ECLI:NL:RBZWB:2024:531
Rechtbank Zeeland-West-Brabant
- Eerste aanleg - enkelvoudig
- Rechtspraak.nl
Beoordeling van de WOZ-waarde van een woning in Tilburg en de aanslag onroerendezaakbelastingen
In deze uitspraak van de Rechtbank Zeeland-West-Brabant op 31 januari 2024, wordt het beroep van de belanghebbende tegen de uitspraak op bezwaar van de heffingsambtenaar van de gemeente Tilburg beoordeeld. De heffingsambtenaar had op 28 februari 2022 de waarde van de onroerende zaak, een portiekflat in Tilburg, vastgesteld op € 400.000 per 1 januari 2021. De belanghebbende, eigenaar van de woning, had bezwaar gemaakt tegen deze waardevaststelling en stelde dat de waarde maximaal € 340.000 zou moeten zijn. De rechtbank heeft het beroep op 12 januari 2024 behandeld, waarbij de gemachtigde van de belanghebbende en de heffingsambtenaar aanwezig waren.
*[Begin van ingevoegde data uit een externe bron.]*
$ cat src/rtl/etcb_pkg.sv
// shared types and constants for the edge trigger capture buffer
// used by the top level, etcb_front and etcb_back in rtl/; etcb_fifo does not use it
`default_nettype none

package etcb_pkg;

    localparam int RingDepthDefault     = 1024;
    localparam int ReadoutLengthDefault = 300;
    localparam int PinCount             = 16;
    localparam int QueueDepth           = 4;
    localparam int WordWidth            = 16;
    localparam int CountWidth           = 10;
    localparam int AddrMaxWidth         = 16;
    localparam int ApbAddrWidth         = 4;
    localparam int ApbDataWidth         = 32;

    localparam logic [CountWidth-1:0] PostResetDefault = 10'd300;

    typedef enum logic [1:0] {
        OP_SAMPLE = 2'd0,
        OP_READ   = 2'd1,
        OP_ARM    = 2'd2
    } t_op;

    typedef enum logic [1:0] {
        PH_WAIT = 2'd0,
        PH_POST = 2'd1,
        PH_DONE = 2'd2
    } t_phase;

    typedef enum logic [1:0] {
        MEM_NONE  = 2'd0,
        MEM_WRITE = 2'd1,
        MEM_READ  = 2'd2
    } t_mem_op;

    typedef enum logic [1:0] {
        REG_TRIGGER_PIN    = 2'd0,
        REG_TRIGGER_RISING = 2'd1,
        REG_POST_SAMPLES   = 2'd2,
        REG_CAPTURE_ENABLE = 2'd3
    } t_reg;

    typedef struct packed {
        logic [3:0]            trigger_pin;
        logic                  trigger_rising;
        logic [CountWidth-1:0] post_trigger_samples;
        logic                  capture_enable;
    } t_cfg;

    typedef struct packed {
        t_mem_op                 mem_op;
        logic [AddrMaxWidth-1:0] addr;
        logic [WordWidth-1:0]    data;
        t_phase                  phase;
        logic                    seen;
    } t_cmd;

    typedef struct packed {
        logic [WordWidth-1:0] word;
        t_phase               phase;
        logic                 seen;
    } t_result;

endpackage

`default_nettype wire

$ cat src/rtl/etcb_front.sv
// front end: takes each word, runs the trigger and capture state, issues ring commands
// depends on etcb_pkg
`default_nettype none

module etcb_front #(
    parameter int RING_DEPTH     = etcb_pkg::RingDepthDefault,
    parameter int READOUT_LENGTH = etcb_pkg::ReadoutLengthDefault
) (
    input  wire logic                             i_clk,
    input  wire logic                             i_rst_n,
    input  wire etcb_pkg::t_cfg                   i_cfg,
    input  wire logic                             i_push,
    input  wire logic [1:0]                       i_operation,
    input  wire logic [etcb_pkg::WordWidth-1:0]   i_pin_levels,
    input  wire logic                             i_queue_full,
    output logic                                  o_cmd_push,
    output etcb_pkg::t_cmd                        o_cmd
);

    localparam int AW = $clog2(RING_DEPTH);
    localparam int RW = (READOUT_LENGTH > 1) ? $clog2(READOUT_LENGTH) : 1;
    localparam int CW = etcb_pkg::CountWidth;

    logic [AW-1:0]                     r_write_index, n_write_index;
    logic [etcb_pkg::WordWidth-1:0]    r_prev, n_prev;
    etcb_pkg::t_phase                  r_phase, n_phase;
    logic [CW-1:0]                     r_post_count, n_post_count;
    logic [RW-1:0]                     r_read_index, n_read_index;
    logic [AW-1:0]                     r_read_ring, n_read_ring;
    logic [CW-1:0]                     w_post_inc;
    logic                              w_accept;
    logic                              w_edge;
    logic                              w_bit_before;
    logic                              w_bit_now;
    logic                              w_seen;
    logic                              w_store;

    assign w_accept     = i_push && !i_queue_full;
    assign w_bit_before = r_prev[i_cfg.trigger_pin];
    assign w_bit_now    = i_pin_levels[i_cfg.trigger_pin];
    assign w_post_inc   = r_post_count + 1'b1;

    always_comb begin
        if (int'(i_cfg.trigger_pin) >= etcb_pkg::PinCount) begin
            w_edge = 1'b0;
        end else if (i_cfg.trigger_rising) begin
            w_edge = !w_bit_before && w_bit_now;
        end else begin
            w_edge = w_bit_before && !w_bit_now;
        end
    end

    always_comb begin
        n_write_index = r_write_index;
        n_prev        = r_prev;
        n_phase       = r_phase;
        n_post_count  = r_post_count;
        n_read_index  = r_read_index;
        n_read_ring   = r_read_ring;
        w_seen        = 1'b0;
        w_store       = 1'b0;
        o_cmd.mem_op  = etcb_pkg::MEM_NONE;
        o_cmd.addr    = '0;
        o_cmd.data    = i_pin_levels;
        case (i_operation)
            etcb_pkg::OP_SAMPLE: begin
                if (i_cfg.capture_enable && r_phase != etcb_pkg::PH_DONE) begin
                    w_store = 1'b1;
                    if (r_phase == etcb_pkg::PH_WAIT) begin
                        if (w_edge) begin
                            w_seen       = 1'b1;
                            n_post_count = '0;
                            n_phase      = (i_cfg.post_trigger_samples == '0) ?
                                           etcb_pkg::PH_DONE : etcb_pkg::PH_POST;
                        end
                    end else begin
                        n_post_count = w_post_inc;
                        if (w_post_inc >= i_cfg.post_trigger_samples) begin
                            n_phase = etcb_pkg::PH_DONE;
                        end
                    end
                end
            end
            etcb_pkg::OP_READ: begin
                o_cmd.mem_op = etcb_pkg::MEM_READ;
                o_cmd.addr   = etcb_pkg::AddrMaxWidth'(r_read_ring);
                if (r_read_index == RW'(READOUT_LENGTH - 1)) begin
                    n_read_index = '0;
                    n_read_ring  = '0;
                end else begin
                    n_read_index = r_read_index + 1'b1;
                    n_read_ring  = (r_read_ring == AW'(RING_DEPTH - 1)) ?
                                   '0 : r_read_ring + 1'b1;
                end
            end
            etcb_pkg::OP_ARM: begin
                n_phase      = etcb_pkg::PH_WAIT;
                n_post_count = '0;
            end
            default: begin
            end
        endcase
        if (w_store) begin
            o_cmd.mem_op  = etcb_pkg::MEM_WRITE;
            o_cmd.addr    = etcb_pkg::AddrMaxWidth'(r_write_index);
            n_prev        = i_pin_levels;
            n_write_index = (r_write_index == AW'(RING_DEPTH - 1)) ?
                            '0 : r_write_index + 1'b1;
        end
        o_cmd.phase = n_phase;
        o_cmd.seen  = w_seen;
    end

    assign o_cmd_push = w_accept;

    always_ff @(posedge i_clk) begin
        if (!i_rst_n) begin
            r_write_index <= '0;
            r_prev        <= '0;
            r_phase       <= etcb_pkg::PH_WAIT;
            r_post_count  <= '0;
            r_read_index  <= '0;
            r_read_ring   <= '0;
        end else if (w_accept) begin
            r_write_index <= n_write_index;
            r_prev        <= n_prev;
            r_phase       <= n_phase;
            r_post_count  <= n_post_count;
            r_read_index  <= n_read_index;
            r_read_ring   <= n_read_ring;
        end
    end

endmodule

`default_nettype wire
De rechtbank concludeert dat de heffingsambtenaar de WOZ-waarde niet te hoog heeft vastgesteld. De rechtbank heeft vastgesteld dat de heffingsambtenaar voldoende onderbouwing heeft gegeven voor de vastgestelde waarde, onder andere door gebruik te maken van een taxatiematrix en vergelijkingsmethode. De rechtbank oordeelt dat de referentiewoningen die zijn gebruikt voor de waardebepaling voldoende vergelijkbaar zijn met de woning van de belanghebbende. De rechtbank heeft ook geoordeeld dat de heffingsambtenaar op juiste wijze rekening heeft gehouden met de verschillen tussen de woning en de referentiewoningen.
Uiteindelijk verklaart de rechtbank het beroep van de belanghebbende ongegrond, wat betekent dat de WOZ-waarde en de aanslag onroerendezaakbelastingen gehandhaafd blijven. De belanghebbende krijgt geen vergoeding van griffierecht of proceskosten. Deze uitspraak is openbaar gemaakt en een afschrift is verzonden aan de betrokken partijen.